30 lu yaşlara gelindiğinde hala evlenmemiş olmanın en can sıkıcı tarafı ve bence en önemli sakatlığı, gezecek arkadaş bulma sıkıntısının sıklıkla yaşanmaya başlamasıdır. şöyle ki, yaşıt iş arkadaşlarınız, okul arkadaşlarınız, mahalle arkadaşlarınız çoktan evlenmiş ve hatta birer de çocuk yapmışlardır ve eğlence anlayışları sizinkinden bir parça değişiktir artık. 1 sene önce yaz günlerinde kusuncaya kadar içip mekan mekan gezdiğiniz arkadaşınız, bu gezme tozmalardan bir iki ay kadar sonra nikah kıyım işlemini başarıyla gerçekleştirmiş, hatta "yaşım geçiyo" telaşıyla hamile bile kalmıştır. eski günlerin hatırasıyla arayıp buluşmayı teklif ettiğinizde size "kaynımgiller bize gelcek", "çocuğun ateşi çıktı", "ailecek bruncha gidiyoruz" ve hatta hatta "eşim yalnız takılmama izin vermiyo" gibi, henüz sizin hayatınıza nüfuz etmemiş bahaneler sıralayabilir. en hanım hanımcık haliyle sizi evine davet eder, gidersiniz, tek muhabbet çocuğunun son zamanlarda öğrendiği mimikleri size taklit etmesi, sevimli hareketlerini göstermesi, maması, kakası, evliliğin başlayan sıkıntılarıyla ilgili uzun uzadıya anlamsız konuşmalardır. aklınız dışarıdadır, ve allahtan sizi bu ortama mecbur kılacak kıyım işlemi henüz başınıza gelmemiştir. başka arkadaşlar aramak üzere yola çıkarsınız. çünkü siz o sırada meyve çayı değil bira içmek istiyorsunuzdur.

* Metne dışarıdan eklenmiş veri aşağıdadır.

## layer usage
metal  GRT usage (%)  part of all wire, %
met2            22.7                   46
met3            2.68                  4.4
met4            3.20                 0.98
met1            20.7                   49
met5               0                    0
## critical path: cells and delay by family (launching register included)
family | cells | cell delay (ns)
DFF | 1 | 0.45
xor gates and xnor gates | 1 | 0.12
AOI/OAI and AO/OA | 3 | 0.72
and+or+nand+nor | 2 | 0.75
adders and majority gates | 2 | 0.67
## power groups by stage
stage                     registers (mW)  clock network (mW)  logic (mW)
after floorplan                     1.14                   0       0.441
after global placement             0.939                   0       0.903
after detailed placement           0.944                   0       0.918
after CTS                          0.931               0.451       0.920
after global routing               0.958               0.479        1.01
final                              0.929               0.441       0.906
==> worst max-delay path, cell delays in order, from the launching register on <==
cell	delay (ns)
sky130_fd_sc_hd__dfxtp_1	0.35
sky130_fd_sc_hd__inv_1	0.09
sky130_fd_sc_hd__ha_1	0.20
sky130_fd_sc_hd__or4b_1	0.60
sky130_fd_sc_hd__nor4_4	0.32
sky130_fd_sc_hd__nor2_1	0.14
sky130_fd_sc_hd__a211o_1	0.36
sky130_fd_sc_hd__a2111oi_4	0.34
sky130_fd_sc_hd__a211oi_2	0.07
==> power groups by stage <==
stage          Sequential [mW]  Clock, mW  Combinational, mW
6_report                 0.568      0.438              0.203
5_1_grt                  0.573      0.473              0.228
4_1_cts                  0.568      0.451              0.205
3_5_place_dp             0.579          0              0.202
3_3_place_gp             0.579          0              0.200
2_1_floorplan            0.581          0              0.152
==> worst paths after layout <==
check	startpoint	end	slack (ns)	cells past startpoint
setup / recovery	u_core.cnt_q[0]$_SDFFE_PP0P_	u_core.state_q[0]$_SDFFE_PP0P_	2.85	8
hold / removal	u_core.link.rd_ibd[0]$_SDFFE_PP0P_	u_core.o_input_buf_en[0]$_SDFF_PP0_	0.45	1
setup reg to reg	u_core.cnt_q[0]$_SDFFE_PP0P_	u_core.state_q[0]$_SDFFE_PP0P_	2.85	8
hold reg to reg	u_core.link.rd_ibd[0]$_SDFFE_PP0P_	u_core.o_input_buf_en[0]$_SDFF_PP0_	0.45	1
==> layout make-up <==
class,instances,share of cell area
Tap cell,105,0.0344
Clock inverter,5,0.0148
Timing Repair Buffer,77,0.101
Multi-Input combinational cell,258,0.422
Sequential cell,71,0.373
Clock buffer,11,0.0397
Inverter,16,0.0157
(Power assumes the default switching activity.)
[config.mk]
export PLATFORM = sky130hd
export DESIGN_NAME = smpc_device_flat
export DESIGN_NICKNAME = d
export VERILOG_FILES = /design/src/verilog/smpc_pkg.sv /design/src/verilog/smpc_if.sv /design/src/verilog/smpc_device.sv /design/src/verilog/smpc_mode_sel.sv /design/src/flat_wrapper.sv
export SDC_FILE = /design/constraint.sdc
export NUM_CORES = 1
export LEC_CHECK = 0
export BUFFER_PORTS_ARGS = -buffer_cell sky130_fd_sc_hd__buf_4
export CAP_MARGIN = 20
export CORE_UTILIZATION = 41
export CTS_CLUSTER_DIAMETER = 60
export DETAILED_ROUTE_END_ITERATION = 10
export HOLD_SLACK_MARGIN = 0.1
export PLACE_DENSITY = 0.65
export SLEW_MARGIN = 20
export SYNTH_ARGS = -nofsm -noshare
export SYNTH_HDL_FRONTEND = slang
export SYNTH_SLANG_ARGS = --single-unit
[constraint.sdc]
create_clock -name clk_sys_in -period 2.3 [get_ports clk_sys_in]
set_clock_uncertainty 0.05 [all_clocks]
set_input_delay 0.69 -clock clk_sys_in [delete_from_list [all_inputs] [get_ports clk_sys_in]]
set_output_delay 0.69 -clock clk_sys_in [all_outputs]
set_load 0.1 [all_outputs]
[src/verilog/smpc_pkg.sv]
`default_nettype none
package smpc_pkg;

  typedef enum logic [2:0] {
    SMPC_M_NONE,
    SMPC_M_S3,
    SMPC_M_S3_DBG,
    SMPC_M_S3_REG,
    SMPC_M_S2,
    SMPC_M_S1
  } smpc_mode_t;

  typedef enum logic [2:0] {
    SMPC_RUN,
    SMPC_STOP3,
    SMPC_STOP2,
    SMPC_STOP1,
    SMPC_PORHOLD,
    SMPC_BKGD
  } smpc_state_t;

  // Debug command codes on the link
  localparam logic [2:0] SMPC_DCMD_MEM     = 3'h0;
  localparam logic [2:0] SMPC_DCMD_MEMSTAT = 3'h1;
  localparam logic [2:0] SMPC_DCMD_BKGD    = 3'h2;
  localparam logic [2:0] SMPC_DCMD_ACTIVE  = 3'h3;
  localparam logic [2:0] SMPC_DCMD_GO      = 3'h4;

  // Interrupt request positions, lowest index wins
  localparam int SMPC_IRQ_N   = 5;
  localparam int SMPC_IRQ_RTI = 0;
  localparam int SMPC_IRQ_LVD = 1;
  localparam int SMPC_IRQ_ADC = 2;
  localparam int SMPC_IRQ_EXT = 3;
  localparam int SMPC_IRQ_KEY = 4;

  // Vector select: reset, else interrupt index plus one
  localparam logic [2:0] SMPC_VEC_RESET = 3'h0;

  // Power-on style reset hold after stop1/stop2 wake
  localparam int         SMPC_CLK_NS      = 100;
  localparam int         SMPC_POR_HOLD_NS = 1000;
  localparam logic [3:0] SMPC_POR_CYC     =
    4'((SMPC_POR_HOLD_NS + SMPC_CLK_NS - 1) / SMPC_CLK_NS);

  // Controller register map, byte addresses
  localparam logic [3:0] SMPC_OFS_CTRL   = 4'h0;
  localparam logic [3:0] SMPC_OFS_CMD    = 4'h4;
  localparam logic [3:0] SMPC_OFS_STATUS = 4'h8;
  localparam logic [3:0] SMPC_OFS_EVENT  = 4'hc;

  // CTRL fields
  localparam int SMPC_C_STOP_ALLOW = 0;
  localparam int SMPC_C_DBG_PERMIT = 1;
  localparam int SMPC_C_LVD_ON     = 2;
  localparam int SMPC_C_LVD_STOP   = 3;
  localparam int SMPC_C_PD_SEL     = 4;
  localparam int SMPC_C_PPD_SEL    = 5;
  localparam int SMPC_C_WAKE_PIN   = 6;
  localparam int SMPC_C_RESET_PIN  = 7;
  localparam int SMPC_C_SUPPLY_LOW = 8;
  localparam int SMPC_C_PULLUP     = 9;
  localparam int SMPC_C_IRQ_LSB    = 10;
  localparam logic [31:0] SMPC_CTRL_RST = 32'h0000_00c0;

  // CMD fields, write-only pulses
  localparam int SMPC_K_STOP    = 0;
  localparam int SMPC_K_ACK     = 1;
  localparam int SMPC_K_DBG     = 2;
  localparam int SMPC_K_DBG_LSB = 4;

  // EVENT fields, write one to clear
  localparam int SMPC_E_ILLEGAL = 0;
  localparam int SMPC_E_RESP    = 1;
  localparam int SMPC_E_FETCH   = 2;

endpackage
`default_nettype wire
[src/verilog/smpc_if.sv]
`timescale 1ns/1ns
`default_nettype none
interface smpc_if;
  logic       stop_exec;
  logic       stop_allow_bit;
  logic       debug_permit_bit;
  logic       lowvolt_detect_on;
  logic       lowvolt_in_stop_on;
  logic       powerdown_select;
  logic       partial_powerdown_select;
  logic [4:0] irq_req;
  logic       reset_pin_n;
  logic       wakeup_pin;
  logic       wakeup_pin_pullup_on;
  logic       supply_low;
  logic       powerdown_acknowledge;
  logic       dbg_cmd_valid;
  logic [2:0] dbg_cmd;
  logic       illegal_reset;
  logic       cpu_clk_en;
  logic       bus_clk_en;
  logic       periph_clk_en;
  logic       debug_clk_en;
  logic       regulator_full;
  logic       ram_power;
  logic       io_latch_hold;
  logic       io_default;
  logic       por_reset;
  logic       lvr_low_trip;
  logic       pullup_out;
  logic       vector_fetch;
  logic [2:0] vector_sel;
  logic       partial_powerdown_wake_flag;
  logic       full_powerdown_wake_flag;
  logic [2:0] mode;
  logic       dbg_resp_valid;
  logic       dbg_resp_err;
  logic       dbg_resp_ok;
  logic       dbg_mem_access;

  modport dev (
    input  stop_exec, stop_allow_bit, debug_permit_bit, lowvolt_detect_on,
           lowvolt_in_stop_on, powerdown_select, partial_powerdown_select, irq_req,
           reset_pin_n, wakeup_pin, wakeup_pin_pullup_on, supply_low,
           powerdown_acknowledge, dbg_cmd_valid, dbg_cmd,
    output illegal_reset, cpu_clk_en, bus_clk_en, periph_clk_en, debug_clk_en,
           regulator_full, ram_power, io_latch_hold, io_default, por_reset,
           lvr_low_trip, pullup_out, vector_fetch, vector_sel,
           partial_powerdown_wake_flag, full_powerdown_wake_flag, mode,
           dbg_resp_valid, dbg_resp_err, dbg_resp_ok, dbg_mem_access
  );

  modport host (
    output stop_exec, stop_allow_bit, debug_permit_bit, lowvolt_detect_on,
           lowvolt_in_stop_on, powerdown_select, partial_powerdown_select, irq_req,
           reset_pin_n, wakeup_pin, wakeup_pin_pullup_on, supply_low,
           powerdown_acknowledge, dbg_cmd_valid, dbg_cmd,
    input  illegal_reset, cpu_clk_en, bus_clk_en, periph_clk_en, debug_clk_en,
           regulator_full, ram_power, io_latch_hold, io_default, por_reset,
           lvr_low_trip, pullup_out, vector_fetch, vector_sel,
           partial_powerdown_wake_flag, full_powerdown_wake_flag, mode,
           dbg_resp_valid, dbg_resp_err, dbg_resp_ok, dbg_mem_access
  );
endinterface
`default_nettype wire

[src/verilog/smpc_device.sv]
// Summary of operation
// - Stop disallowed: STOP gives illegal-opcode reset
// - Debug permitted: stop3 with debug clocked
// - Both low-voltage bits set: stop3, regulator on
// - Otherwise powerdown bits pick stop3, stop2, stop1
// - Any stop halts bus and CPU clocks
// - Stop3 keeps registers, RAM and pin states
// - Stop3 ends on reset pin or interrupt
// - Software keeps detector on for ADC in stop3
// - Debug stop keeps debug clock, full regulation
// - Stopped: reject commands except background, status reads report error
// - Background command wakes into background mode
// - Stop2 powers down except RAM, latches pins
// - Wake pin active low, pullup never forced
// - Real-time interrupt wakes stop2 and stop1
// - Stop1/stop2 wake behaves like power-on reset
// - Stop2 wake flag and latches until acknowledge
// - Software restores ports before acknowledging
// - Opened latches follow current port control
// - Stop1 powers down RAM, pins to reset
// - Stop1 wake flag held until acknowledge
// - Software sets port register to all ones
// - Any stop stops peripheral clocks
`timescale 1ns/1ns
`default_nettype none
module smpc_device (
  input  wire logic  clk_sys_in,
  input  wire logic  rstn_in,
  smpc_if.dev        link,
  output logic [2:0] mode_out,
  output logic       stopped_out
);
  smpc_pkg::smpc_state_t state_reg;
  smpc_pkg::smpc_state_t state_next;
  smpc_pkg::smpc_mode_t  mode_reg;
  smpc_pkg::smpc_mode_t  mode_next;
  smpc_pkg::smpc_mode_t  sel_mode;
  logic       ppd_reg;
  logic       ppd_next;
  logic       pd_reg;
  logic       pd_next;
  logic       hold_reg;
  logic       hold_next;
  logic [3:0] cnt_reg;
  logic [3:0] cnt_next;
  logic [2:0] vec_reg;
  logic [2:0] vec_next;
  logic       fetch_reg;
  logic       fetch_next;
  logic       illeg_reg;
  logic       illeg_next;
  logic       rvalid_reg;
  logic       rvalid_next;
  logic       rerr_reg;
  logic       rerr_next;
  logic       rok_reg;
  logic       rok_next;
  logic       rmem_reg;
  logic       rmem_next;
  logic       stopped;
  logic       dbg_live;
  logic [2:0] irq_vec;

  smpc_mode_sel u_sel (
    .stop_allow_in   (link.stop_allow_bit),
    .debug_permit_in (link.debug_permit_bit),
    .lvd_on_in       (link.lowvolt_detect_on),
    .lvd_stop_in     (link.lowvolt_in_stop_on),
    .pd_sel_in       (link.powerdown_select),
    .ppd_sel_in      (link.partial_powerdown_select),
    .mode_out        (sel_mode)
  );

  assign stopped = (state_reg == smpc_pkg::SMPC_STOP3) ||
                   (state_reg == smpc_pkg::SMPC_STOP2) ||
                   (state_reg == smpc_pkg::SMPC_STOP1);
  // Debug logic only answers while it has a clock
  assign dbg_live = !stopped || (mode_reg == smpc_pkg::SMPC_M_S3_DBG);

  // Lowest-numbered pending source takes its vector
  always_comb begin
    irq_vec = smpc_pkg::SMPC_VEC_RESET;
    for (int i = smpc_pkg::SMPC_IRQ_N - 1; i >= 0; i--) begin
      if (link.irq_req[i]) begin
        irq_vec = 3'(i + 1);
      end
    end
  end

  always_comb begin
    state_next  = state_reg;
    mode_next   = mode_reg;
    ppd_next    = ppd_reg;
    pd_next     = pd_reg;
    hold_next   = hold_reg;
    cnt_next    = cnt_reg;
    vec_next    = vec_reg;
    fetch_next  = 1'b0;
    illeg_next  = 1'b0;
    rvalid_next = 1'b0;
    rerr_next   = 1'b0;
    rok_next    = 1'b0;
    rmem_next   = 1'b0;
    // Clear first so a same-cycle set below wins
    if (link.powerdown_acknowledge) begin
      ppd_next  = 1'b0;
      pd_next   = 1'b0;
      hold_next = 1'b0;
    end
    unique case (state_reg)
      smpc_pkg::SMPC_RUN: begin
        if (link.stop_exec) begin
          mode_next = sel_mode;
          unique case (sel_mode)
            smpc_pkg::SMPC_M_NONE: illeg_next = 1'b1;
            smpc_pkg::SMPC_M_S2: begin
              state_next = smpc_pkg::SMPC_STOP2;
              hold_next  = 1'b1;
            end
            smpc_pkg::SMPC_M_S1: state_next = smpc_pkg::SMPC_STOP1;
            default: state_next = smpc_pkg::SMPC_STOP3;
          endcase
        end
      end
      smpc_pkg::SMPC_STOP3: begin
        if (!link.reset_pin_n) begin
          state_next = smpc_pkg::SMPC_PORHOLD;
          cnt_next   = smpc_pkg::SMPC_POR_CYC;
          mode_next  = smpc_pkg::SMPC_M_NONE;
        end else if (|link.irq_req) begin
          state_next = smpc_pkg::SMPC_RUN;
          vec_next   = irq_vec;
          fetch_next = 1'b1;
          mode_next  = smpc_pkg::SMPC_M_NONE;
        end else if (link.dbg_cmd_valid && mode_reg == smpc_pkg::SMPC_M_S3_DBG &&
                     link.dbg_cmd == smpc_pkg::SMPC_DCMD_BKGD) begin
          state_next = smpc_pkg::SMPC_BKGD;
          mode_next  = smpc_pkg::SMPC_M_NONE;
        end
      end
      smpc_pkg::SMPC_STOP2, smpc_pkg::SMPC_STOP1: begin
        if (state_reg == smpc_pkg::SMPC_STOP2) begin
          hold_next = 1'b1;
        end
        // Pin is a wake input here whatever its run-time use
        if (!link.wakeup_pin || link.irq_req[smpc_pkg::SMPC_IRQ_RTI]) begin
          state_next = smpc_pkg::SMPC_PORHOLD;
          cnt_next   = smpc_pkg::SMPC_POR_CYC;
          mode_next  = smpc_pkg::SMPC_M_NONE;
          if (state_reg == smpc_pkg::SMPC_STOP2) begin
            ppd_next = 1'b1;
          end else begin
            pd_next = 1'b1;
          end
        end
      end
      smpc_pkg::SMPC_PORHOLD: begin
        if (cnt_reg != 4'h0) begin
          cnt_next = cnt_reg - 4'h1;
        end else if (!link.supply_low) begin
          state_next = smpc_pkg::SMPC_RUN;
          vec_next   = smpc_pkg::SMPC_VEC_RESET;
          fetch_next = 1'b1;
        end
      end
      smpc_pkg::SMPC_BKGD: begin
        if (link.dbg_cmd_valid && link.dbg_cmd == smpc_pkg::SMPC_DCMD_GO) begin
          state_next = smpc_pkg::SMPC_RUN;
        end
      end
    endcase
    if (link.dbg_cmd_valid && dbg_live && state_reg != smpc_pkg::SMPC_PORHOLD) begin
      rvalid_next = 1'b1;
      if (stopped) begin
        rerr_next = (link.dbg_cmd == smpc_pkg::SMPC_DCMD_MEMSTAT);
        rok_next  = (link.dbg_cmd == smpc_pkg::SMPC_DCMD_BKGD);
      end else if (state_reg == smpc_pkg::SMPC_BKGD) begin
        rok_next  = 1'b1;
        rmem_next = (link.dbg_cmd == smpc_pkg::SMPC_DCMD_MEM) ||
                    (link.dbg_cmd == smpc_pkg::SMPC_DCMD_MEMSTAT);
      end else begin
        // Run mode takes only non-intrusive commands
        rok_next  = (link.dbg_cmd <= smpc_pkg::SMPC_DCMD_BKGD);
        rmem_next = (link.dbg_cmd == smpc_pkg::SMPC_DCMD_MEM) ||
                    (link.dbg_cmd == smpc_pkg::SMPC_DCMD_MEMSTAT);
        if (link.dbg_cmd == smpc_pkg::SMPC_DCMD_BKGD && link.debug_permit_bit &&
            !link.stop_exec) begin
          state_next = smpc_pkg::SMPC_BKGD;
        end
      end
    end
  end

  always_ff @(posedge clk_sys_in or negedge rstn_in) begin
    if (!rstn_in) begin
      state_reg  <= smpc_pkg::SMPC_RUN;
      mode_reg   <= smpc_pkg::SMPC_M_NONE;
      ppd_reg    <= 1'b0;
      pd_reg     <= 1'b0;
      hold_reg   <= 1'b0;
      cnt_reg    <= 4'h0;
      vec_reg    <= smpc_pkg::SMPC_VEC_RESET;
      fetch_reg  <= 1'b0;
      illeg_reg  <= 1'b0;
      rvalid_reg <= 1'b0;
      rerr_reg   <= 1'b0;
      rok_reg    <= 1'b0;
      rmem_reg   <= 1'b0;
    end else begin
      state_reg  <= state_next;
      mode_reg   <= mode_next;
      ppd_reg    <= ppd_next;
      pd_reg     <= pd_next;
      hold_reg   <= hold_next;
      cnt_reg    <= cnt_next;
      vec_reg    <= vec_next;
      fetch_reg  <= fetch_next;
      illeg_reg  <= illeg_next;
      rvalid_reg <= rvalid_next;
      rerr_reg   <= rerr_next;
      rok_reg    <= rok_next;
      rmem_reg   <= rmem_next;
    end
  end

  // Outputs other than pullup_out decode registered state only; pullup_out passes its input straight through
  assign link.cpu_clk_en     = !stopped;
  assign link.bus_clk_en     = !stopped;
  assign link.periph_clk_en  = !stopped;
  assign link.debug_clk_en   = dbg_live;
  assign link.regulator_full = !stopped || mode_reg == smpc_pkg::SMPC_M_S3_DBG ||
                               mode_reg == smpc_pkg::SMPC_M_S3_REG;
  // Stop3 touches no retained state; only stop1 drops RAM
  assign link.ram_power      = (state_reg != smpc_pkg::SMPC_STOP1);
  assign link.io_latch_hold  = hold_reg;
  assign link.io_default     = (state_reg == smpc_pkg::SMPC_STOP1);
  assign link.por_reset      = (state_reg == smpc_pkg::SMPC_PORHOLD);
  assign link.lvr_low_trip   = (state_reg == smpc_pkg::SMPC_PORHOLD);
  assign link.pullup_out     = link.wakeup_pin_pullup_on;
  assign link.vector_fetch   = fetch_reg;
  assign link.vector_sel     = vec_reg;
  assign link.illegal_reset  = illeg_reg;
  assign link.partial_powerdown_wake_flag = ppd_reg;
  assign link.full_powerdown_wake_flag    = pd_reg;
  assign link.mode           = mode_reg;
  assign link.dbg_resp_valid = rvalid_reg;
  assign link.dbg_resp_err   = rerr_reg;
  assign link.dbg_resp_ok    = rok_reg;
  assign link.dbg_mem_access = rmem_reg;
  assign mode_out            = mode_reg;
  assign stopped_out         = stopped;
endmodule
`default_nettype wire

[src/verilog/smpc_mode_sel.sv]
`timescale 1ns/1ns
`default_nettype none
module smpc_mode_sel (
  input  wire logic          stop_allow_in,
  input  wire logic          debug_permit_in,
  input  wire logic          lvd_on_in,
  input  wire logic          lvd_stop_in,
  input  wire logic          pd_sel_in,
  input  wire logic          ppd_sel_in,
  output var smpc_pkg::smpc_mode_t mode_out
);
  always_comb begin
    if (!stop_allow_in) begin
      mode_out = smpc_pkg::SMPC_M_NONE;
    end else if (debug_permit_in) begin
      mode_out = smpc_pkg::SMPC_M_S3_DBG;
    end else if (lvd_on_in && lvd_stop_in) begin
      mode_out = smpc_pkg::SMPC_M_S3_REG;
    end else if (!pd_sel_in) begin
      mode_out = smpc_pkg::SMPC_M_S3;
    end else if (ppd_sel_in) begin
      mode_out = smpc_pkg::SMPC_M_S2;
    end else begin
      mode_out = smpc_pkg::SMPC_M_S1;
    end
  end
endmodule
`default_nettype wire

[src/flat_wrapper.sv]
// flat-port wrapper written by rule: the top's interface ports become plain ports
module smpc_device_flat 
  (clk_sys_in, rstn_in, mode_out, stopped_out, link_stop_exec, link_stop_allow_bit, link_debug_permit_bit, link_lowvolt_detect_on, link_lowvolt_in_stop_on, link_powerdown_select, link_partial_powerdown_select, link_irq_req, link_reset_pin_n, link_wakeup_pin, link_wakeup_pin_pullup_on, link_supply_low, link_powerdown_acknowledge, link_dbg_cmd_valid, link_dbg_cmd, link_illegal_reset, link_cpu_clk_en, link_bus_clk_en, link_periph_clk_en, link_debug_clk_en, link_regulator_full, link_ram_power, link_io_latch_hold, link_io_default, link_por_reset, link_lvr_low_trip, link_pullup_out, link_vector_fetch, link_vector_sel, link_partial_powerdown_wake_flag, link_full_powerdown_wake_flag, link_mode, link_dbg_resp_valid, link_dbg_resp_err, link_dbg_resp_ok, link_dbg_mem_access);
  smpc_if link_i ();
  input  wire logic clk_sys_in;
  input  wire logic rstn_in;
  output logic [2:0] mode_out;
  output logic stopped_out;
  input wire logic [$bits(link_i.stop_exec)-1:0] link_stop_exec;
  input wire logic [$bits(link_i.stop_allow_bit)-1:0] link_stop_allow_bit;
  input wire logic [$bits(link_i.debug_permit_bit)-1:0] link_debug_permit_bit;
  input wire logic [$bits(link_i.lowvolt_detect_on)-1:0] link_lowvolt_detect_on;
  input wire logic [$bits(link_i.lowvolt_in_stop_on)-1:0] link_lowvolt_in_stop_on;
  input wire logic [$bits(link_i.powerdown_select)-1:0] link_powerdown_select;
  input wire logic [$bits(link_i.partial_powerdown_select)-1:0] link_partial_powerdown_select;
  input wire logic [$bits(link_i.irq_req)-1:0] link_irq_req;
  input wire logic [$bits(link_i.reset_pin_n)-1:0] link_reset_pin_n;
  input wire logic [$bits(link_i.wakeup_pin)-1:0] link_wakeup_pin;
  input wire logic [$bits(link_i.wakeup_pin_pullup_on)-1:0] link_wakeup_pin_pullup_on;
  input wire logic [$bits(link_i.supply_low)-1:0] link_supply_low;
  input wire logic [$bits(link_i.powerdown_acknowledge)-1:0] link_powerdown_acknowledge;
  input wire logic [$bits(link_i.dbg_cmd_valid)-1:0] link_dbg_cmd_valid;
  input wire logic [$bits(link_i.dbg_cmd)-1:0] link_dbg_cmd;
  output wire logic [$bits(link_i.illegal_reset)-1:0] link_illegal_reset;
  output wire logic [$bits(link_i.cpu_clk_en)-1:0] link_cpu_clk_en;
  output wire logic [$bits(link_i.bus_clk_en)-1:0] link_bus_clk_en;
  output wire logic [$bits(link_i.periph_clk_en)-1:0] link_periph_clk_en;
  output wire logic [$bits(link_i.debug_clk_en)-1:0] link_debug_clk_en;
  output wire logic [$bits(link_i.regulator_full)-1:0] link_regulator_full;
  output wire logic [$bits(link_i.ram_power)-1:0] link_ram_power;
  output wire logic [$bits(link_i.io_latch_hold)-1:0] link_io_latch_hold;
  output wire logic [$bits(link_i.io_default)-1:0] link_io_default;
  output wire logic [$bits(link_i.por_reset)-1:0] link_por_reset;
  output wire logic [$bits(link_i.lvr_low_trip)-1:0] link_lvr_low_trip;
  output wire logic [$bits(link_i.pullup_out)-1:0] link_pullup_out;
  output wire logic [$bits(link_i.vector_fetch)-1:0] link_vector_fetch;
  output wire logic [$bits(link_i.vector_sel)-1:0] link_vector_sel;
  output wire logic [$bits(link_i.partial_powerdown_wake_flag)-1:0] link_partial_powerdown_wake_flag;
  output wire logic [$bits(link_i.full_powerdown_wake_flag)-1:0] link_full_powerdown_wake_flag;
  output wire logic [$bits(link_i.mode)-1:0] link_mode;
  output wire logic [$bits(link_i.dbg_resp_valid)-1:0] link_dbg_resp_valid;
  output wire logic [$bits(link_i.dbg_resp_err)-1:0] link_dbg_resp_err;
  output wire logic [$bits(link_i.dbg_resp_ok)-1:0] link_dbg_resp_ok;
  output wire logic [$bits(link_i.dbg_mem_access)-1:0] link_dbg_mem_access;
  assign link_i.stop_exec = link_stop_exec;
  assign link_i.stop_allow_bit = link_stop_allow_bit;
  assign link_i.debug_permit_bit = link_debug_permit_bit;
  assign link_i.lowvolt_detect_on = link_lowvolt_detect_on;
  assign link_i.lowvolt_in_stop_on = link_lowvolt_in_stop_on;
  assign link_i.powerdown_select = link_powerdown_select;
  assign link_i.partial_powerdown_select = link_partial_powerdown_select;
  assign link_i.irq_req = link_irq_req;
  assign link_i.reset_pin_n = link_reset_pin_n;
  assign link_i.wakeup_pin = link_wakeup_pin;
  assign link_i.wakeup_pin_pullup_on = link_wakeup_pin_pullup_on;
  assign link_i.supply_low = link_supply_low;
  assign link_i.powerdown_acknowledge = link_powerdown_acknowledge;
  assign link_i.dbg_cmd_valid = link_dbg_cmd_valid;
  assign link_i.dbg_cmd = link_dbg_cmd;
  assign link_illegal_reset = link_i.illegal_reset;
  assign link_cpu_clk_en = link_i.cpu_clk_en;
  assign link_bus_clk_en = link_i.bus_clk_en;
  assign link_periph_clk_en = link_i.periph_clk_en;
  assign link_debug_clk_en = link_i.debug_clk_en;
  assign link_regulator_full = link_i.regulator_full;
  assign link_ram_power = link_i.ram_power;
  assign link_io_latch_hold = link_i.io_latch_hold;
  assign link_io_default = link_i.io_default;
  assign link_por_reset = link_i.por_reset;
  assign link_lvr_low_trip = link_i.lvr_low_trip;
  assign link_pullup_out = link_i.pullup_out;
  assign link_vector_fetch = link_i.vector_fetch;
  assign link_vector_sel = link_i.vector_sel;
  assign link_partial_powerdown_wake_flag = link_i.partial_powerdown_wake_flag;
  assign link_full_powerdown_wake_flag = link_i.full_powerdown_wake_flag;
  assign link_mode = link_i.mode;
  assign link_dbg_resp_valid = link_i.dbg_resp_valid;
  assign link_dbg_resp_err = link_i.dbg_resp_err;
  assign link_dbg_resp_ok = link_i.dbg_resp_ok;
  assign link_dbg_mem_access = link_i.dbg_mem_access;
  smpc_device u_core (.clk_sys_in(clk_sys_in), .rstn_in(rstn_in), .link(link_i), .mode_out(mode_out), .stopped_out(stopped_out));
endmodule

hayatının aşkını bulmuş, çocuğunu yapmış, evlilik rutinine alışmış arkadaşlarınızın, evlenmeniz konusundaki ısrarları, "ben çok güzel bişey yaptım ve sen de yap, benim gibi mutlu ol"dan ziyade, "sen hala hayatını yaşıyosun, evlen ve bu can sıkıntıma ortak ol" hevesiyle yapılan ısrarlardır. çünkü artık hayatın başka şekli yoktur, ve sizin için de hayatın bu şekilde geçmemesi gerektiğiyle ilgili dahiyane fikirleri vardır.

haa illa ki, gezmek istediğiniz arkadaşınızın bekar olması gibi bi mecburiyet yoktur. hatta evli arkadaşlar (bilhassa erkek olanlar) bekarlarla gezmeye can atarlar ama herkesçe malumdur ki bu "cısss, kaka" bir durumdur :)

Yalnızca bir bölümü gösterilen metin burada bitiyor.